** Material provided follows **

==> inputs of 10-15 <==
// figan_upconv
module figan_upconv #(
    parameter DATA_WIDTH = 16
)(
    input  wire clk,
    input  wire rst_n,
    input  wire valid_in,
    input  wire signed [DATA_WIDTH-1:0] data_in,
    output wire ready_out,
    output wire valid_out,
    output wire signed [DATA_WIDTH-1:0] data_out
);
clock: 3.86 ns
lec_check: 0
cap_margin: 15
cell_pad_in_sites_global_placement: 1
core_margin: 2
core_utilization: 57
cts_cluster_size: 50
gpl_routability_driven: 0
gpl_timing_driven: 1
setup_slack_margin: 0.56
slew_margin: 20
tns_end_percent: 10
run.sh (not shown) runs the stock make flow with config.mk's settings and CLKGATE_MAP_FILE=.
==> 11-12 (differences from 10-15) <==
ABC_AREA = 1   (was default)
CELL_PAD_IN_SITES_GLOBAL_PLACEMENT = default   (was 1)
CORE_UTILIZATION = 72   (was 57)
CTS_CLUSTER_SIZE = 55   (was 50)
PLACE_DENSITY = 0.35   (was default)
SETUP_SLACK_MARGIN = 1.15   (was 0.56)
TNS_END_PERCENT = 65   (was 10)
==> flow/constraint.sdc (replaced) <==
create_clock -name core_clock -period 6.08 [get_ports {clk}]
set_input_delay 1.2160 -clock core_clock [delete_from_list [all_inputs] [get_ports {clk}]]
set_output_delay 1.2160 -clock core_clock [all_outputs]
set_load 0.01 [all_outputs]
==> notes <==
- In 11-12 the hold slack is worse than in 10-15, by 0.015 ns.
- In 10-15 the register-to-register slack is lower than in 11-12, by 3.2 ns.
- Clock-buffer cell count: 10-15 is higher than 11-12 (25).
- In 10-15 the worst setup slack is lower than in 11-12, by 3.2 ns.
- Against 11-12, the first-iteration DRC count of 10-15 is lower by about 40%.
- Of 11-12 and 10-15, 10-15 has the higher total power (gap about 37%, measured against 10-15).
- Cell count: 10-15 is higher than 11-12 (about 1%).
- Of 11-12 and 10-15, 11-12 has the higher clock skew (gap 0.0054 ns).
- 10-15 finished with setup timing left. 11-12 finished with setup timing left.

** End of Material provided **

## Work task
Please show the lines of the material that contain the string "with".

## Result
run.sh (not shown) runs the stock make flow with config.mk's settings and CLKGATE_MAP_FILE=.
- 10-15 finished with setup timing left. 11-12 finished with setup timing left.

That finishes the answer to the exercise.